### WHAT YOU NEED TO DO
Word for word, transcribe the data below from the line with "ns (-0.0465 ns)" to the line with "Worst hold path", keeping both of those lines.

:: THE INPUT

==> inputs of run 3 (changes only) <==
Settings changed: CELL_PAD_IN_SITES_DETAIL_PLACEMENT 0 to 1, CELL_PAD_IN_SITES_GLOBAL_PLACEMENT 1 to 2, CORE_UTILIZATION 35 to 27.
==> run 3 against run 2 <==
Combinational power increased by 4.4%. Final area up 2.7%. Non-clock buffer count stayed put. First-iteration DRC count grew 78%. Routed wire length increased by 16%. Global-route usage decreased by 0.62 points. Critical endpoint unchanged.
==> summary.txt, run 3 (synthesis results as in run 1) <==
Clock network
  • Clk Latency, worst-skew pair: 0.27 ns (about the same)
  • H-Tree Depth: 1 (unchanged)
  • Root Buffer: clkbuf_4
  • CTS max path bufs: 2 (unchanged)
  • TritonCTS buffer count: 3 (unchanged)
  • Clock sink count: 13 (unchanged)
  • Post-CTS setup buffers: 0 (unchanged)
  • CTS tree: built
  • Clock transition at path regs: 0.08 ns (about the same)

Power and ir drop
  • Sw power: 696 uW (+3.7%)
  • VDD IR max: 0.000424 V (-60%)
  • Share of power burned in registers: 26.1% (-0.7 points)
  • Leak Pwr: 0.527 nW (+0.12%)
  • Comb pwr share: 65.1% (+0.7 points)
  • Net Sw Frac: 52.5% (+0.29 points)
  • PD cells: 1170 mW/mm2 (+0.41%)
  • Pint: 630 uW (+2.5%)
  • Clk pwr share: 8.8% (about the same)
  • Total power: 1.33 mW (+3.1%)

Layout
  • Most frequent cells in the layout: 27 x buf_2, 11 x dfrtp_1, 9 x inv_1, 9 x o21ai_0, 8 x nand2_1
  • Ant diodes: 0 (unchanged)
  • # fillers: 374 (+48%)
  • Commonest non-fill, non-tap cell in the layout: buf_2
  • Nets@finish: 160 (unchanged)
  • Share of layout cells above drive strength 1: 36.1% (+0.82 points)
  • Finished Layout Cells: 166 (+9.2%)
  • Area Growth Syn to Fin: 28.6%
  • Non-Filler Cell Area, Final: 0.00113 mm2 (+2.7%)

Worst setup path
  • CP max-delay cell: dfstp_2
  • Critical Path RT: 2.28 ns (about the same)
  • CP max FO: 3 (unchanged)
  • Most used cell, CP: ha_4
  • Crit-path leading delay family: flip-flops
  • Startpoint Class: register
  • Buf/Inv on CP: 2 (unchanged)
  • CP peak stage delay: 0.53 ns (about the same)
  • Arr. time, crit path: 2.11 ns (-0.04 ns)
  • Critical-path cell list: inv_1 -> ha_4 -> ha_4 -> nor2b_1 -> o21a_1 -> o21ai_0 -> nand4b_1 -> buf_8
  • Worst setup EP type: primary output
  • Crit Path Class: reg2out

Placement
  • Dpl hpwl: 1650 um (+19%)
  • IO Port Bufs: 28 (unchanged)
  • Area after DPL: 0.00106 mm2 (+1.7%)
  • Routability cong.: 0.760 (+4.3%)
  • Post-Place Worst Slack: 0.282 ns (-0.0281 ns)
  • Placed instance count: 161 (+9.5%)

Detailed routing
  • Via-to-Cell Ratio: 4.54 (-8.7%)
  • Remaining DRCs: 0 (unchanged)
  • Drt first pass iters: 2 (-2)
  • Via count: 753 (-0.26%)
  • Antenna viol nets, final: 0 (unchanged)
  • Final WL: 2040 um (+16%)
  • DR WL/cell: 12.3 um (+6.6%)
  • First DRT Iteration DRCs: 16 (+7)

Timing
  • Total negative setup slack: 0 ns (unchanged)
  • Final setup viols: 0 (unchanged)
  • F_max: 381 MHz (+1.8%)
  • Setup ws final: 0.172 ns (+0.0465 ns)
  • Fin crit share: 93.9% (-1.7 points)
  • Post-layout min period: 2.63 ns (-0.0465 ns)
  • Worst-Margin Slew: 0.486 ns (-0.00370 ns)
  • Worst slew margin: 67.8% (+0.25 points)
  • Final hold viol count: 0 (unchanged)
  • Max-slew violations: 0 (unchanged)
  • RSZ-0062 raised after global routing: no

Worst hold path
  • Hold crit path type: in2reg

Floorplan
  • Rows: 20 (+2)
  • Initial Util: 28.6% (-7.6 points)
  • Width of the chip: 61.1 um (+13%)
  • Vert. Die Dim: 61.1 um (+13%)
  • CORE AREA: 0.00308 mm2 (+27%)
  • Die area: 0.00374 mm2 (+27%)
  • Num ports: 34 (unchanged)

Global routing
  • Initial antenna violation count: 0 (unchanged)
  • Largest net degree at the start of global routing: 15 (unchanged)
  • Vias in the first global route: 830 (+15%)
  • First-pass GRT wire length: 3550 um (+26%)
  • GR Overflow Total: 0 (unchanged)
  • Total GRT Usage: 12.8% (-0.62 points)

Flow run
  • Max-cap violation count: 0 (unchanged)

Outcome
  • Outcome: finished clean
[config.mk]
export PLATFORM = sky130hd
export DESIGN_NAME = alu_bitslice
export DESIGN_NICKNAME = d
export VERILOG_FILES = /design/src/rtl/alu_bitslice_pkg.sv /design/src/rtl/alu_bitslice_ctrl.sv /design/src/rtl/alu_bitslice_slice.sv /design/src/rtl/alu_bitslice_datapath.sv /design/src/rtl/alu_bitslice.sv
export SDC_FILE = /design/constraint.sdc
export NUM_CORES = 1
export LEC_CHECK = 0
export ABC_AREA = 1
export BUFFER_PORTS_ARGS = -buffer_cell sky130_fd_sc_hd__clkbuf_2
export CORE_AREA = 4 4 41 43
export DETAILED_ROUTE_END_ITERATION = 6
export DIE_AREA = 0 0 45 47
export PLACE_DENSITY = 0.66
export SKIP_LAST_GASP = 1
export SYNTH_ARGS = -nofsm -noshare
export SYNTH_HDL_FRONTEND = slang
export SYNTH_HIERARCHICAL = 1
export SYNTH_SLANG_ARGS = --single-unit
[constraint.sdc]
create_clock -name vclk -period 2.83
set_input_delay 0.283 -clock vclk [all_inputs]
set_output_delay 0.283 -clock vclk [all_outputs]
set_load 0.02 [all_outputs]
[src/rtl/alu_bitslice_pkg.sv]
package alu_bitslice_pkg;

  typedef enum logic [2:0] {
    OP_PASS = 3'b000,
    OP_AND  = 3'b001,
    OP_OR   = 3'b010,
    OP_NOT  = 3'b011,
    OP_ADD  = 3'b100,
    OP_SUB  = 3'b101,
    OP_INC  = 3'b110,
    OP_DEC  = 3'b111
  } aluOp_e;

  // Strobes from the decoder to every slice and to the flag logic
  typedef struct packed {
    logic selHi;    // opcode bit 2: arithmetic group
    logic selMid;   // opcode bit 1
    logic selLo;    // opcode bit 0
    logic arithEn;  // arithmetic function active, flags meaningful
    logic carryIn;  // starting carry of the ripple chain
  } sliceCtrl_t;

endpackage

[src/rtl/alu_bitslice_ctrl.sv]
module alu_bitslice_ctrl
  import alu_bitslice_pkg::*;
(
  input  logic [2:0] opCode,
  output sliceCtrl_t ctrl
);

  logic carryStart;

  // Starting carry is 1 for subtract and increment only
  assign carryStart = opCode[2] & (opCode[1] ^ opCode[0]);

  always_comb begin
    ctrl.selHi   = opCode[2];
    ctrl.selMid  = opCode[1];
    ctrl.selLo   = opCode[0];
    ctrl.arithEn = opCode[2];
    ctrl.carryIn = carryStart;
  end

  always_comb begin
    if (!opCode[2]) begin
      assert_logic_no_carry_R10: assert (carryStart == 1'b0)
        else $error("starting carry raised for bitwise code");
    end
    if (opCode == OP_SUB || opCode == OP_INC) begin
      assert_carry_sub_inc_R6: assert (ctrl.carryIn == 1'b1)
        else $error("starting carry missing for subtract/increment");
    end
  end

endmodule

[src/rtl/alu_bitslice_slice.sv]
module alu_bitslice_slice
  import alu_bitslice_pkg::*;
(
  input  sliceCtrl_t ctrl,
  input  logic       aBit,
  input  logic       bBit,
  input  logic       carryInBit,
  output logic       sumBit,
  output logic       carryOutBit
);

  logic xOperand;
  logic yOperand;

  // Operand-shaping stage: performs the bitwise function, or passes opA
  always_comb begin
    if (ctrl.selHi) begin
      xOperand = aBit;
    end else begin
      unique case ({ctrl.selMid, ctrl.selLo})
        2'b00:   xOperand = aBit;
        2'b01:   xOperand = aBit & bBit;
        2'b10:   xOperand = aBit | bBit;
        default: xOperand = ~aBit;
      endcase
    end
  end

  // Modifier stage: B, ~B, 0 or 1 depending on the arithmetic function
  assign yOperand = (ctrl.selHi & ctrl.selLo & (ctrl.selMid | ~bBit))
                  | (ctrl.selHi & ~ctrl.selMid & ~ctrl.selLo & bBit);

  // Full adder
  assign sumBit      = xOperand ^ yOperand ^ carryInBit;
  assign carryOutBit = (xOperand & yOperand) | (carryInBit & (xOperand ^ yOperand));

  always_comb begin
    if (ctrl.arithEn) begin
      assert_arith_x_is_a_R4: assert (xOperand == aBit)
        else $error("first adder input differs from opA bit");
    end else begin
      assert_logic_y_zero_R2: assert (yOperand == 1'b0)
        else $error("second adder input nonzero for bitwise code");
    end
    if (ctrl.selHi && ctrl.selMid && ctrl.selLo) begin
      assert_dec_y_ones_R7: assert (yOperand == 1'b1)
        else $error("decrement second input not one");
    end
  end

endmodule
$ cat src/rtl/hfc_pkg.sv
package hfc_pkg;
    typedef enum logic {
        HFC_ADD = 1'b0,
        HFC_XOR = 1'b1
    } hfc_op_e;
endpackage

$ cat src/rtl/hfc_lane.sv
module hfc_lane #(
    parameter int FW = 4
) (
    input  logic          op_xor,
    input  logic [FW-1:0] fin,
    output logic [FW-1:0] fout
);
    localparam int HW = FW / 2;
    logic [FW-1:0] hi_ext;
    logic [FW-1:0] lo_ext;
    always_comb begin
        hi_ext = {{HW{1'b0}}, fin[FW-1:HW]};
        lo_ext = {{HW{1'b0}}, fin[HW-1:0]};
        fout   = op_xor ? (hi_ext ^ lo_ext) : (hi_ext + lo_ext);
    end
endmodule

$ cat src/rtl/hfc_stage.sv
module hfc_stage #(
    parameter int VEC_W = 32,
    parameter int FW    = 2
) (
    input  logic             op_xor,
    input  logic [VEC_W-1:0] vin,
    output logic [VEC_W-1:0] vout
);
    localparam int NF = VEC_W / FW;
    for (genvar j = 0; j < NF; j++) begin : g_lane
        hfc_lane #(.FW(FW)) u_lane (
            .op_xor(op_xor),
            .fin   (vin[j*FW +: FW]),
            .fout  (vout[j*FW +: FW])
        );
    end
endmodule
**config.mk**
```make
export PLATFORM = sky130hd
export DESIGN_NAME = best_time_watch
export DESIGN_NICKNAME = d
export VERILOG_FILES = /design/src/rtl/bestwatch_pkg.sv /design/src/rtl/bcd_run_timer.sv /design/src/rtl/bcd_less_than.sv /design/src/rtl/best_time_reg.sv /design/src/rtl/watch_ctrl_fsm.sv /design/src/rtl/best_time_watch.sv
export SDC_FILE = /design/constraint.sdc
export NUM_CORES = 1
export LEC_CHECK = 0
export BUFFER_PORTS_ARGS = -buffer_cell sky130_fd_sc_hd__buf_4
export CORE_UTILIZATION = 50
export CTS_CLUSTER_SIZE = 40
export DETAILED_ROUTE_END_ITERATION = 6
export GPL_ROUTABILITY_DRIVEN = 0
export HOLD_SLACK_MARGIN = 0.1
export PLACE_DENSITY = 0.69
export SLEW_MARGIN = 20
export SYNTH_ARGS = -nofsm -noshare
export SYNTH_HDL_FRONTEND = slang
export SYNTH_SLANG_ARGS = --single-unit
```
**constraint.sdc**
```tcl
create_clock -name clk -period 2.2 [get_ports clk]
set_input_delay 0.22 -clock clk [delete_from_list [all_inputs] [get_ports clk]]
set_output_delay 0.22 -clock clk [all_outputs]
set_load 0.02 [all_outputs]
```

::::

### WRITTEN ANSWER
  • Post-layout min period: 2.63 ns (-0.0465 ns)
  • Worst-Margin Slew: 0.486 ns (-0.00370 ns)
  • Worst slew margin: 67.8% (+0.25 points)
  • Final hold viol count: 0 (unchanged)
  • Max-slew violations: 0 (unchanged)
  • RSZ-0062 raised after global routing: no

Worst hold path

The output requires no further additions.